Segment Open
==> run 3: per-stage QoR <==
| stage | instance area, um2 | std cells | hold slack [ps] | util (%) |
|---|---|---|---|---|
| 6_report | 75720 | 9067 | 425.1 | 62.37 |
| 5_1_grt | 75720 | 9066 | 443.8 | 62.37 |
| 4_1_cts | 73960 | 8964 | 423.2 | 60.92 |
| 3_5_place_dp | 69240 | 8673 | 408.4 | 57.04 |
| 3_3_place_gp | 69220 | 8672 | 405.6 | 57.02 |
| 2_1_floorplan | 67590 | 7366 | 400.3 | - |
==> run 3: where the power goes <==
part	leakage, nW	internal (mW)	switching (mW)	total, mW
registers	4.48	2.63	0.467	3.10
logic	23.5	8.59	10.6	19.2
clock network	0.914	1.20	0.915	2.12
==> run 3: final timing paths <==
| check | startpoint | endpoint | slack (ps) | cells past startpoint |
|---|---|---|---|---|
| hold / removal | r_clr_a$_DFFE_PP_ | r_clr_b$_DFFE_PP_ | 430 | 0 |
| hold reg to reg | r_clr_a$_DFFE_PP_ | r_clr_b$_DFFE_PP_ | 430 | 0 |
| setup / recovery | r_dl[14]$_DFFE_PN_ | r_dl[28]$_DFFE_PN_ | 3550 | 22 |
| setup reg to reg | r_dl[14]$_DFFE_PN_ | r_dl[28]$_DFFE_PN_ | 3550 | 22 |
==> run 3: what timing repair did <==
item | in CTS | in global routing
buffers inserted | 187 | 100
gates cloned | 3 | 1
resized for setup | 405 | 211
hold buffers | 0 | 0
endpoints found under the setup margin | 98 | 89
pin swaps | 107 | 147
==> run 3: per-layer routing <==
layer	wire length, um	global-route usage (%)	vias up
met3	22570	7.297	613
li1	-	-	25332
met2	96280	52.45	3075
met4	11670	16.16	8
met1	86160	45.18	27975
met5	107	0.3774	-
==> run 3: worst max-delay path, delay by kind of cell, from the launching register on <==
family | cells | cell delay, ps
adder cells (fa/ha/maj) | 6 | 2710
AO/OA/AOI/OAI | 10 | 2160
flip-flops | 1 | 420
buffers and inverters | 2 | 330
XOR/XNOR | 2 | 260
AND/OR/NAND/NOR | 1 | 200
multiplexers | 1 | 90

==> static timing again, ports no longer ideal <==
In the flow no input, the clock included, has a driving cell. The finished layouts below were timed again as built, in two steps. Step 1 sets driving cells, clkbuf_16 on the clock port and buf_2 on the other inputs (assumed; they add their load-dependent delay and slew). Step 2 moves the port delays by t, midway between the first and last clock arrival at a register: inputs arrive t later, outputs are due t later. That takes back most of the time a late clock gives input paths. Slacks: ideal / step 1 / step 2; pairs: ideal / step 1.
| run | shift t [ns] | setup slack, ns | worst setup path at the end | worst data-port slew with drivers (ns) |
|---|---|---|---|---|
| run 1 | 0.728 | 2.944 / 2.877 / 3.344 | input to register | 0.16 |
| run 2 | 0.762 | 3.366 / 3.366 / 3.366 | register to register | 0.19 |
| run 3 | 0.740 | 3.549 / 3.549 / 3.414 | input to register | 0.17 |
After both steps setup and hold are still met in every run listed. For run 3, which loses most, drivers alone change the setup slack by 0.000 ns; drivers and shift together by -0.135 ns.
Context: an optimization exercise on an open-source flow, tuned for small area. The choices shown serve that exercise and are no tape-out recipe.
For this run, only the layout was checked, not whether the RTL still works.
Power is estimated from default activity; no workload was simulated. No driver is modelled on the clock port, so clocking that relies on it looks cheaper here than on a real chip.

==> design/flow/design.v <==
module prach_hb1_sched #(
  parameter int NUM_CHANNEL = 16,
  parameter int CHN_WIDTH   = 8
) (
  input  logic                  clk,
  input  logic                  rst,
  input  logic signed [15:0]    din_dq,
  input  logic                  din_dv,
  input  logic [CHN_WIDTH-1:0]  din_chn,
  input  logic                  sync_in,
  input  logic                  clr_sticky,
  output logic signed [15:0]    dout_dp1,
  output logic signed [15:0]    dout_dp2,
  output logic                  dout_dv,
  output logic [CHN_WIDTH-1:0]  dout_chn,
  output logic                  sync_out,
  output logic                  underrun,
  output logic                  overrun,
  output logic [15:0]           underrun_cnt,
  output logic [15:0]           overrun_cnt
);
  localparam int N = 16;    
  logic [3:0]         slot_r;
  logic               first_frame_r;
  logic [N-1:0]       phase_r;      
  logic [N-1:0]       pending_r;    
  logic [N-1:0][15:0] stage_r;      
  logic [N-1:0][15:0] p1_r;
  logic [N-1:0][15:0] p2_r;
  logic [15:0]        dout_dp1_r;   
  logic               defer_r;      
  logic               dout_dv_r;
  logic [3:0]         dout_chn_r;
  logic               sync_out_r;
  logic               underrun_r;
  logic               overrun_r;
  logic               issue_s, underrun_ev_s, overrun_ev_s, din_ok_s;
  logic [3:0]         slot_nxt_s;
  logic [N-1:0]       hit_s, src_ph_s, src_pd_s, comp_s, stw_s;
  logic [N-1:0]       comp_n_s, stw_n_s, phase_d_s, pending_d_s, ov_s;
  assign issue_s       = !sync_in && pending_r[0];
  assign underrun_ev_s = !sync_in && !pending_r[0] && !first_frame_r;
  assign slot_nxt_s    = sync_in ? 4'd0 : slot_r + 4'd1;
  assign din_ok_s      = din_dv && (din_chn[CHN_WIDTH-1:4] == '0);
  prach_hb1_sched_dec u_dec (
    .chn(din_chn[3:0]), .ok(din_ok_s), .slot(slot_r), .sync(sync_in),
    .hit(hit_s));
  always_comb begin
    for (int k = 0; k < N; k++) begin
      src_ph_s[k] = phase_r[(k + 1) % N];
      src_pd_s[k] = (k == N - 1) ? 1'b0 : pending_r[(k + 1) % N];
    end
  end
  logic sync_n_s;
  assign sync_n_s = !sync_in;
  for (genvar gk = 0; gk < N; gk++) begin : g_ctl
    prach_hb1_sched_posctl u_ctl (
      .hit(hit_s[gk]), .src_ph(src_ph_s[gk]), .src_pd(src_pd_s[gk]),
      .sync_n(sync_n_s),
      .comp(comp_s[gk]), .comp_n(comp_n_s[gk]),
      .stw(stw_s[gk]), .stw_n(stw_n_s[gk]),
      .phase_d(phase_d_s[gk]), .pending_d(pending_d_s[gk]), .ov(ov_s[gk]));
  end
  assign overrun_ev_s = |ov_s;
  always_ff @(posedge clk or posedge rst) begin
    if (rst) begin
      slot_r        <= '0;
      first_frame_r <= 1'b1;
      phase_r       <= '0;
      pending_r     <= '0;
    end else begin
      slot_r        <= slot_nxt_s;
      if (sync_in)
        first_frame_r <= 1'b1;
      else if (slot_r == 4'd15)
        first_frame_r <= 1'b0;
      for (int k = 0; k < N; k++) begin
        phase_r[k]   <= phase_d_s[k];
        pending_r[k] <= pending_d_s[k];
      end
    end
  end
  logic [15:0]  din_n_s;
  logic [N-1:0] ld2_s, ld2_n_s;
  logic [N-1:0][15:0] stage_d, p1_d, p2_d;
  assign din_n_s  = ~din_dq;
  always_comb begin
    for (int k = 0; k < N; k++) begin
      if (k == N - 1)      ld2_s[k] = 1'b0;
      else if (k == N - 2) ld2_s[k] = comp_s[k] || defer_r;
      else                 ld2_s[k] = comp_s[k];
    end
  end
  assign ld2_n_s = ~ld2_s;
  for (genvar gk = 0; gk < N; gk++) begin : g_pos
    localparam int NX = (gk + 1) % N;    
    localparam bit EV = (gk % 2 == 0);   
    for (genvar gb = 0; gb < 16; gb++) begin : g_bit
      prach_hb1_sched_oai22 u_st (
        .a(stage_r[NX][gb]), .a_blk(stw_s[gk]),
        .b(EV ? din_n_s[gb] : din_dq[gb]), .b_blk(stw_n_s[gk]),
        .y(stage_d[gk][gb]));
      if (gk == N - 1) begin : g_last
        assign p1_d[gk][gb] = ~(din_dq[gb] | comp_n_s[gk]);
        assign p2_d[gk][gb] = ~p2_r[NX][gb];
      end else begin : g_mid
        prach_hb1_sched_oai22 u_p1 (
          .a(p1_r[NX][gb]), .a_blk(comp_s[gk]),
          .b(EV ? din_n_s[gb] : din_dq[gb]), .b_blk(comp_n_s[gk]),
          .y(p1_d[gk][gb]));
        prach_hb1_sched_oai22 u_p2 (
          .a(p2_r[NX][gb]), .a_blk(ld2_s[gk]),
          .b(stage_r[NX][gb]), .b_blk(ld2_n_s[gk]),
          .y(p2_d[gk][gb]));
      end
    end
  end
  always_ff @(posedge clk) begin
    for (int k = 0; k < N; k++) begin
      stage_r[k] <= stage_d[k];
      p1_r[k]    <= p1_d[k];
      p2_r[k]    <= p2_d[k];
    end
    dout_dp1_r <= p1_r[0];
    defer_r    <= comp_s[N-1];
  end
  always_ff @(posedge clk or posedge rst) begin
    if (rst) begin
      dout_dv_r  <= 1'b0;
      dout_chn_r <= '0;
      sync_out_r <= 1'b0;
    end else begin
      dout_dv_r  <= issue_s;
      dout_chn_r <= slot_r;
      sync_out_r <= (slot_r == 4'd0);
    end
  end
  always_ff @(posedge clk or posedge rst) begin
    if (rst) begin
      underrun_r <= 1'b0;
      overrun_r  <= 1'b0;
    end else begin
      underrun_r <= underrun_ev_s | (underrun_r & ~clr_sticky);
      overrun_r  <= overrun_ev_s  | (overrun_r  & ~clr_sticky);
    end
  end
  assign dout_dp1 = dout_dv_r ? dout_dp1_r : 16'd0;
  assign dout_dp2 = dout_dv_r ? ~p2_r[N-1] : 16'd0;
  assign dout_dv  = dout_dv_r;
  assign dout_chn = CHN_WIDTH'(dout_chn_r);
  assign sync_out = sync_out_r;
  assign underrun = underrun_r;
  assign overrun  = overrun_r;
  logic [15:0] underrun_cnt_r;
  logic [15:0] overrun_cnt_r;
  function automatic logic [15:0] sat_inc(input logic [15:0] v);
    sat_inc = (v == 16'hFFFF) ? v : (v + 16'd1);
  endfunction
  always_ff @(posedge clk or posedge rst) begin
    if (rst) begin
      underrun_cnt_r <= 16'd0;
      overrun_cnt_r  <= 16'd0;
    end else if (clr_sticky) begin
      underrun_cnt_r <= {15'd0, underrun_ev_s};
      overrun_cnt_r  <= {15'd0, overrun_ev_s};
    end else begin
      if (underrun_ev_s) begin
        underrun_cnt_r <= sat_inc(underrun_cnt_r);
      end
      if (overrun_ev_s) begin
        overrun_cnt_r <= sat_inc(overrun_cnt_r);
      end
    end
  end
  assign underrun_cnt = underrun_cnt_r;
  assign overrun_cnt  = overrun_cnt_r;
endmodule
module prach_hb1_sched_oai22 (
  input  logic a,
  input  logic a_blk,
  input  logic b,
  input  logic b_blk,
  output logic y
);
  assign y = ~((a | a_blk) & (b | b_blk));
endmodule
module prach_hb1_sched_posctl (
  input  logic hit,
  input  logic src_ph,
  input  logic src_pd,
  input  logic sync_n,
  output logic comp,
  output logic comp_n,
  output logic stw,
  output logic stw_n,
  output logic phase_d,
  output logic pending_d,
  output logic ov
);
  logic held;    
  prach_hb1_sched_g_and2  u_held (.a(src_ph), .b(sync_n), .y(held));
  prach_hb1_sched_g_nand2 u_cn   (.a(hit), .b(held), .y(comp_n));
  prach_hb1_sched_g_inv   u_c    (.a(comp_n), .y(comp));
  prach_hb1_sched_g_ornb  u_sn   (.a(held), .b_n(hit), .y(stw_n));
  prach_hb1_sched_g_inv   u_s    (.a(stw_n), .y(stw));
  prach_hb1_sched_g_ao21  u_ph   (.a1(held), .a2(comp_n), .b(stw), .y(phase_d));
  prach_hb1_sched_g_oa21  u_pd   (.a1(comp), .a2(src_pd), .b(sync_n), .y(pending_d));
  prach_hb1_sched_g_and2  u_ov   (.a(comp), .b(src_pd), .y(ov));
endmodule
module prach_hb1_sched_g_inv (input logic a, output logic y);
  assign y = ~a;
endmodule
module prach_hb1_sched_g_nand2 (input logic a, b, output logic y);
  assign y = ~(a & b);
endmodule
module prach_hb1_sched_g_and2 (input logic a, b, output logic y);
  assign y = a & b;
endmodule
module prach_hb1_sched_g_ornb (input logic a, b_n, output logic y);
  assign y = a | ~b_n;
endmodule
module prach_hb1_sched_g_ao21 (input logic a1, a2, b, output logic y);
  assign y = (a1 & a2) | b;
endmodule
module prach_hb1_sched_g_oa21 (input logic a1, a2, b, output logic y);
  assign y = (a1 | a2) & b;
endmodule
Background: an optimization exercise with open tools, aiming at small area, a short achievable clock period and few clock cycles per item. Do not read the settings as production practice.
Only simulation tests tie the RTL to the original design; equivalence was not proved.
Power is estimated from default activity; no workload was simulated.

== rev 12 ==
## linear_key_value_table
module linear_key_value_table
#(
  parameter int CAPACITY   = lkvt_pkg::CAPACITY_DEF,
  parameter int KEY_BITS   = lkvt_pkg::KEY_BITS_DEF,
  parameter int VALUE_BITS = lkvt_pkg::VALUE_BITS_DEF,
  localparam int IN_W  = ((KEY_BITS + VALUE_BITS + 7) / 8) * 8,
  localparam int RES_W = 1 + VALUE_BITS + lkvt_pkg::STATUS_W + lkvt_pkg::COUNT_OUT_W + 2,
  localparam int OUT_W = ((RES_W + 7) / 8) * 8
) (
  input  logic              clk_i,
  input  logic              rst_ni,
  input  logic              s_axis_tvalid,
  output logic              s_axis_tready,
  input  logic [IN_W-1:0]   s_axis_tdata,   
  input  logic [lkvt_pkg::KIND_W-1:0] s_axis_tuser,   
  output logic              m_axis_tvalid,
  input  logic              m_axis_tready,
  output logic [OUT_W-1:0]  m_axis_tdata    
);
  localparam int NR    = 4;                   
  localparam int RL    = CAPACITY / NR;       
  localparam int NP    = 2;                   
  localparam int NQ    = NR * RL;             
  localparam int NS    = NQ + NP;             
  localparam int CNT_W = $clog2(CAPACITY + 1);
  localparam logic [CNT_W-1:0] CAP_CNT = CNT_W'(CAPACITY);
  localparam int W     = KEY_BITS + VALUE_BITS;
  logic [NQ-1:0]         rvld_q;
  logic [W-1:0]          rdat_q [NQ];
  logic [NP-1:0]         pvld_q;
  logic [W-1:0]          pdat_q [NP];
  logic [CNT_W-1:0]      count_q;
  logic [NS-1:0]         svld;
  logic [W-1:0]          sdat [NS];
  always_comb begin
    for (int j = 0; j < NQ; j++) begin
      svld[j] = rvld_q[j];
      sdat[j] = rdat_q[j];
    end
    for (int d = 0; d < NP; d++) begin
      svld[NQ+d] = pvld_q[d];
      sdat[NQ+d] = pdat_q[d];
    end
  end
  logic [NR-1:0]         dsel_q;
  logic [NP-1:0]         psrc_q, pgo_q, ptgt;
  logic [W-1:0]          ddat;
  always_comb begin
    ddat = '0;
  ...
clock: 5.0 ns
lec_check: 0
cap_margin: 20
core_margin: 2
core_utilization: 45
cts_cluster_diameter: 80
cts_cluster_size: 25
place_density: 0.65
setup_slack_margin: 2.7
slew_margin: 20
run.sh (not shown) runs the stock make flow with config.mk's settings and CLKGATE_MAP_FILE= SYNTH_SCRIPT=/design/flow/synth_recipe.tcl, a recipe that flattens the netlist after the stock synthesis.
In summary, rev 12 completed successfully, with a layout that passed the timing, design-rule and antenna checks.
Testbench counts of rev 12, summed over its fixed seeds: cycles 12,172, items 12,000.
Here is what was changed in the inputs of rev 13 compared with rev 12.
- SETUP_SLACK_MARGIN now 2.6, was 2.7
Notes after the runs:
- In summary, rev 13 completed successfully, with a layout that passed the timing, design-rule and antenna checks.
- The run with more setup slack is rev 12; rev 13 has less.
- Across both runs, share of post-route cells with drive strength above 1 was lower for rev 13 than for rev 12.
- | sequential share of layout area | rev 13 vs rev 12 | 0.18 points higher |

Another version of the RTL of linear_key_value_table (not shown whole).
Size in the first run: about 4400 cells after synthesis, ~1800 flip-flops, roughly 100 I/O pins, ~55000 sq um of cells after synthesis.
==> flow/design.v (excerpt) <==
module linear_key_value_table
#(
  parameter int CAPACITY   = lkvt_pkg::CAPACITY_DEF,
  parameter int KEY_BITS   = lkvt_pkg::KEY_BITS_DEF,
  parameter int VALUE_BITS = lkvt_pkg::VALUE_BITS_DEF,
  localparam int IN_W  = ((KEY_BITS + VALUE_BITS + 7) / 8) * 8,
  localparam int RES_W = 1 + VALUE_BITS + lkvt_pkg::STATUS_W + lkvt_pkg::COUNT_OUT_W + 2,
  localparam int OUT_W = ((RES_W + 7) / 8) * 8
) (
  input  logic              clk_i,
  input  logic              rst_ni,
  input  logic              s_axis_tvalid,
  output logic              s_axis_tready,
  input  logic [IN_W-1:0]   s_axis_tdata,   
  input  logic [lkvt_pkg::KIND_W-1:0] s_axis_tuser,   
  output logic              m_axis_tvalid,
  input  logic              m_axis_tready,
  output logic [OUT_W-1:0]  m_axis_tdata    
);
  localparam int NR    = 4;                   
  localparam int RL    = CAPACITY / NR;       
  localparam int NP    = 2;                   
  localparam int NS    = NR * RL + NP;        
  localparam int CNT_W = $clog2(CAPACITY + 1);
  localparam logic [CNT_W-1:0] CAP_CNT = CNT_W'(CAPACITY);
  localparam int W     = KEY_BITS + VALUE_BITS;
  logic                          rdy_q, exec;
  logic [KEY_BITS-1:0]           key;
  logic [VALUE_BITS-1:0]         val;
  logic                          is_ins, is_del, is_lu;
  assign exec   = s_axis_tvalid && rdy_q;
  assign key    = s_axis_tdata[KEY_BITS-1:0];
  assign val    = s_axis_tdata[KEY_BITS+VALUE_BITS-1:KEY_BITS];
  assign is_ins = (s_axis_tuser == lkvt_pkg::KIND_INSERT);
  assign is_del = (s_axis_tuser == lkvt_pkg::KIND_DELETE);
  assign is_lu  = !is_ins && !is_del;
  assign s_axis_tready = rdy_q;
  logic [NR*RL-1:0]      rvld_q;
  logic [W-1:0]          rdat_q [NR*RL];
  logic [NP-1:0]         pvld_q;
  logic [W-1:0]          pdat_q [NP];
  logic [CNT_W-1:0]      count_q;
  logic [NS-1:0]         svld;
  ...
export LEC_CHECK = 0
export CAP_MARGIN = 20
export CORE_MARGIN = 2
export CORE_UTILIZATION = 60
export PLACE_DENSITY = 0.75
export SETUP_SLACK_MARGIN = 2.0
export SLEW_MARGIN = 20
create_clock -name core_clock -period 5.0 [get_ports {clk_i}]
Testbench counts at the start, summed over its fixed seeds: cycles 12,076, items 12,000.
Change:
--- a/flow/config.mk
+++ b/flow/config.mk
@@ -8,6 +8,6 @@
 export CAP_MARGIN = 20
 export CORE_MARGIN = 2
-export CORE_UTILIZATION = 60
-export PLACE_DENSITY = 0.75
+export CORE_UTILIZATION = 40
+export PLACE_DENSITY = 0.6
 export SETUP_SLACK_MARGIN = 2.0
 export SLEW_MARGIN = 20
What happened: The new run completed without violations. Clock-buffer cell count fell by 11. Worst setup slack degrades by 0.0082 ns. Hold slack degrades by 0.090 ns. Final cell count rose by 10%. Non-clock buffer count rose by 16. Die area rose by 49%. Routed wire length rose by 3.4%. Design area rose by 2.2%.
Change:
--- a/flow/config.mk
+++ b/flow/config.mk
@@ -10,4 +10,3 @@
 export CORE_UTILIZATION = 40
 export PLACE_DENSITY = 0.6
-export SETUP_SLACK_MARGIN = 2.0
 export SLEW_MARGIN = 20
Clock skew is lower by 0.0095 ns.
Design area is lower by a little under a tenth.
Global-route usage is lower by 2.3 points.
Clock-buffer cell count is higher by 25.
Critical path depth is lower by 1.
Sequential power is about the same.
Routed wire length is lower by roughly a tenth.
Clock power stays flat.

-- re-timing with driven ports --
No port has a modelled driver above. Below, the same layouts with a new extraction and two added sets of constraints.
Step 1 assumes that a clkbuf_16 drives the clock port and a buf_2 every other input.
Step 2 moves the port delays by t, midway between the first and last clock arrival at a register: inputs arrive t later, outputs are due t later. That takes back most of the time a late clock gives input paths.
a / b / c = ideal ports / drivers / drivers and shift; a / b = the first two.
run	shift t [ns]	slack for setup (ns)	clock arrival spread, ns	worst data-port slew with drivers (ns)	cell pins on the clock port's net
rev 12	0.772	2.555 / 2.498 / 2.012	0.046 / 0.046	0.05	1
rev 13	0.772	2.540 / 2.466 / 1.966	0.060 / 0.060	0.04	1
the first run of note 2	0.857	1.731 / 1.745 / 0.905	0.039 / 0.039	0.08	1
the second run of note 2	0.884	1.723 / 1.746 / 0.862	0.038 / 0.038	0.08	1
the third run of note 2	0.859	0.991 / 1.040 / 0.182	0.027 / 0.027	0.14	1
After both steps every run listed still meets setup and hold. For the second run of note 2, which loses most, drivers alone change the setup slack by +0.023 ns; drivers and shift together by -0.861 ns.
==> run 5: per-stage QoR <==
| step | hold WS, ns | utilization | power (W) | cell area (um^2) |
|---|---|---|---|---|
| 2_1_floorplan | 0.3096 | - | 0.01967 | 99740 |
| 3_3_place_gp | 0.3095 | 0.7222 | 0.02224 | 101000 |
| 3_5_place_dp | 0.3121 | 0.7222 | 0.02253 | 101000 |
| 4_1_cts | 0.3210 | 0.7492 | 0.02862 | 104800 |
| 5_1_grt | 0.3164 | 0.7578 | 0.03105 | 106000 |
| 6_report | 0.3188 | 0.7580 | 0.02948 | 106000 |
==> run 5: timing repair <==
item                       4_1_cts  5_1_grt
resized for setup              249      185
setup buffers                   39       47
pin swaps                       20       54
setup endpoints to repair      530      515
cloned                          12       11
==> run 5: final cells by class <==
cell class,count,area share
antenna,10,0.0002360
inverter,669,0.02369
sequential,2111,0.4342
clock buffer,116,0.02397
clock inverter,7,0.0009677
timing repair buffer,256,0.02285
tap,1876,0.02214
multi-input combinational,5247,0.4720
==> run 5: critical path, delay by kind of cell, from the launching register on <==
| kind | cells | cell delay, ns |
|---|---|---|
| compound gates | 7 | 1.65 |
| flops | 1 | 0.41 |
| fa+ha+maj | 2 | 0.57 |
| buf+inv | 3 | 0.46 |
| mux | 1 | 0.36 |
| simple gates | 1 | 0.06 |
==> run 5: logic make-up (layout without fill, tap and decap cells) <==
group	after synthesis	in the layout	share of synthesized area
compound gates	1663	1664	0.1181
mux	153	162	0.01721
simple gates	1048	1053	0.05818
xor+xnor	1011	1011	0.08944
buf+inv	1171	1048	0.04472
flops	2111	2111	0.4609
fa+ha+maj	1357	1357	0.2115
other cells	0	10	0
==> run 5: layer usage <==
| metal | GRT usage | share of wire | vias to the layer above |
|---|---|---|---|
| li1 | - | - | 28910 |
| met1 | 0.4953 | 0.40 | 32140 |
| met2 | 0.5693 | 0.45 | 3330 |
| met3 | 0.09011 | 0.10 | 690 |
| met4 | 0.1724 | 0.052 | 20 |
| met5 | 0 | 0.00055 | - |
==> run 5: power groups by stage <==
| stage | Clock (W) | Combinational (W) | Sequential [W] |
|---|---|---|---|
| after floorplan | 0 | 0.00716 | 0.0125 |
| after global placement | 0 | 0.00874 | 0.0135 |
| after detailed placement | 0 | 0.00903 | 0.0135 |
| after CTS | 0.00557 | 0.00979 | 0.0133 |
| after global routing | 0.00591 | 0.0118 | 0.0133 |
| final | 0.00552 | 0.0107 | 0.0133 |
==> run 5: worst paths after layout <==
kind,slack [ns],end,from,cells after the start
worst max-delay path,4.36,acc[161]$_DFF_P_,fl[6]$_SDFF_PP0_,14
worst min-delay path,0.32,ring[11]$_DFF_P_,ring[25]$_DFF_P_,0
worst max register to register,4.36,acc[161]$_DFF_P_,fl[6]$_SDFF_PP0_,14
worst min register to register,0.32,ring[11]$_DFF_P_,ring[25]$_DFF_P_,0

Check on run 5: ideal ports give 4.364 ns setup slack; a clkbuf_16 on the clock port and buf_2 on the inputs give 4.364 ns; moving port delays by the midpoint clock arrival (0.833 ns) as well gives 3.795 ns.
Segment Closed
_Assignment_. Using the material, show each line where the string "again" can be found.

_Task result_.
==> static timing again, ports no longer ideal <==
In the flow no input, the clock included, has a driving cell. The finished layouts below were timed again as built, in two steps. Step 1 sets driving cells, clkbuf_16 on the clock port and buf_2 on the other inputs (assumed; they add their load-dependent delay and slew). Step 2 moves the port delays by t, midway between the first and last clock arrival at a register: inputs arrive t later, outputs are due t later. That takes back most of the time a late clock gives input paths. Slacks: ideal / step 1 / step 2; pairs: ideal / step 1.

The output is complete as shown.